● About this task: When a line in the listing below contains the word "inverters", return a copy of that line.
BEGIN Data to examine
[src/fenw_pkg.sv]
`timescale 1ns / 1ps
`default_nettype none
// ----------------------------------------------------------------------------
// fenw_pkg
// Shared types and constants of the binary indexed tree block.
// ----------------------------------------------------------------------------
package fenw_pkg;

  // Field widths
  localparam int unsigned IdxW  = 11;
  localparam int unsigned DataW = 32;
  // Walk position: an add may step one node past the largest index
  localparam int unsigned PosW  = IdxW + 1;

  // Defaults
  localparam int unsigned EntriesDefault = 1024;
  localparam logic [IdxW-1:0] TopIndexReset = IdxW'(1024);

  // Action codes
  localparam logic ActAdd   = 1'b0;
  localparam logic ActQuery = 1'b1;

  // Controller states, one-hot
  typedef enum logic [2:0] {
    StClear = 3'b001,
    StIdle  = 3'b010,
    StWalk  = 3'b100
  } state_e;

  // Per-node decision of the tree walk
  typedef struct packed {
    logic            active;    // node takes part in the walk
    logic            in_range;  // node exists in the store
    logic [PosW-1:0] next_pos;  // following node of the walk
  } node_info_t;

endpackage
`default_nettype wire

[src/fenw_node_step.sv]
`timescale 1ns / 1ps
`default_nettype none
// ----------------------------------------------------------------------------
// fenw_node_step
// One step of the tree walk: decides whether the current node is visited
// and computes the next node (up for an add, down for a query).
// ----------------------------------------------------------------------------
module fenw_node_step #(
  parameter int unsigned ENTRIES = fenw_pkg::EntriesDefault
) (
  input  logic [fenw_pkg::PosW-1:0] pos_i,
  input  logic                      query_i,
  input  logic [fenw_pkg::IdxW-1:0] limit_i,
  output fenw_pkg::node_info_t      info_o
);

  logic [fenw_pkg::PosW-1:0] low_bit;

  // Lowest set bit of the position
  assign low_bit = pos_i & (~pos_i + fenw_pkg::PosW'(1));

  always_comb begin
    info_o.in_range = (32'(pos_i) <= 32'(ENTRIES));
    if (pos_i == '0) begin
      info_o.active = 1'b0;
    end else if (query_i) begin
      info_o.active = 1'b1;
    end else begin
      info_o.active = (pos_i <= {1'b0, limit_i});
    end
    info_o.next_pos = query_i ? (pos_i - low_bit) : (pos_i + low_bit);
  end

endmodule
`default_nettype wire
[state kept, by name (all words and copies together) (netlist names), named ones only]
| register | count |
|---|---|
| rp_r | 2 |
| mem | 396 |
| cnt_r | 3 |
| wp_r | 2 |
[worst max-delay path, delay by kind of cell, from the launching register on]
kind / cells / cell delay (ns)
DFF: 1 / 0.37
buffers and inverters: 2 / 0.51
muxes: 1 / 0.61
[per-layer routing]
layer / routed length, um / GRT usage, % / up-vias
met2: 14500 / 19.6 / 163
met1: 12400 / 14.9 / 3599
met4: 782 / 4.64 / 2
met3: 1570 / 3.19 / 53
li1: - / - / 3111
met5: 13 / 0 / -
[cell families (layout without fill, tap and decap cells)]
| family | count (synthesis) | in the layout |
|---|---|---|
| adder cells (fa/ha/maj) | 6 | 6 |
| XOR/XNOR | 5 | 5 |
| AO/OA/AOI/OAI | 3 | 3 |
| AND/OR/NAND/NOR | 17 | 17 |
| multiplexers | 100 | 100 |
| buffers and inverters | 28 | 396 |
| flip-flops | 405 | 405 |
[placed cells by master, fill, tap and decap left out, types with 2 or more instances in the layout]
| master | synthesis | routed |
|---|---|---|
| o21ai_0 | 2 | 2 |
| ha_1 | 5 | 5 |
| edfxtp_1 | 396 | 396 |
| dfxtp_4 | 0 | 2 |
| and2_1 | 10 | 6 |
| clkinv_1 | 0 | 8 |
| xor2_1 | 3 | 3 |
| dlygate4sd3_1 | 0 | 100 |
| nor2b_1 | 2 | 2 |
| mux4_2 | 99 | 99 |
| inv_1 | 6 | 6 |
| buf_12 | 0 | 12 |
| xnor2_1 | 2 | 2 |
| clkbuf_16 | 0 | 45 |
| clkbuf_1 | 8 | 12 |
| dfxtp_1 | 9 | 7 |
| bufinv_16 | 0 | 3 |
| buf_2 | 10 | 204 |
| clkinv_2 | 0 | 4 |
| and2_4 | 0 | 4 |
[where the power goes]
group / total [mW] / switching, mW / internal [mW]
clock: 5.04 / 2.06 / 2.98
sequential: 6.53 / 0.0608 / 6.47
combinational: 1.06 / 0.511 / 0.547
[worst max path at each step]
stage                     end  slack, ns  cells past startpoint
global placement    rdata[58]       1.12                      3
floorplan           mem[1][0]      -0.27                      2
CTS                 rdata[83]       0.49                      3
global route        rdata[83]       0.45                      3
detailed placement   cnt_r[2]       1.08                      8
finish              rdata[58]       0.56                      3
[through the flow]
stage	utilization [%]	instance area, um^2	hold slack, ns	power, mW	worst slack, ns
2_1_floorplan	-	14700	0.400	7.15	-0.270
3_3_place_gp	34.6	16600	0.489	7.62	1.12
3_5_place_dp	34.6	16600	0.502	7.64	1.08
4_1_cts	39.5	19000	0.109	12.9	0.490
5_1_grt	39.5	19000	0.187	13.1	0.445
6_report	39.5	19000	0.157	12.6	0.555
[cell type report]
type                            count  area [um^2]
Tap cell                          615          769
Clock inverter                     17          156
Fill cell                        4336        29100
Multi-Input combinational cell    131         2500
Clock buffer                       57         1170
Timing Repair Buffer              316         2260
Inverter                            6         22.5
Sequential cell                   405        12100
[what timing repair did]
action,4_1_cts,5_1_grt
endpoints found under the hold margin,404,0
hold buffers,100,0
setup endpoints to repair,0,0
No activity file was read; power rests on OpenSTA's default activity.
END Data to examine
● Output for this exercise:
buffers and inverters: 2 / 0.51
| buffers and inverters | 28 | 396 |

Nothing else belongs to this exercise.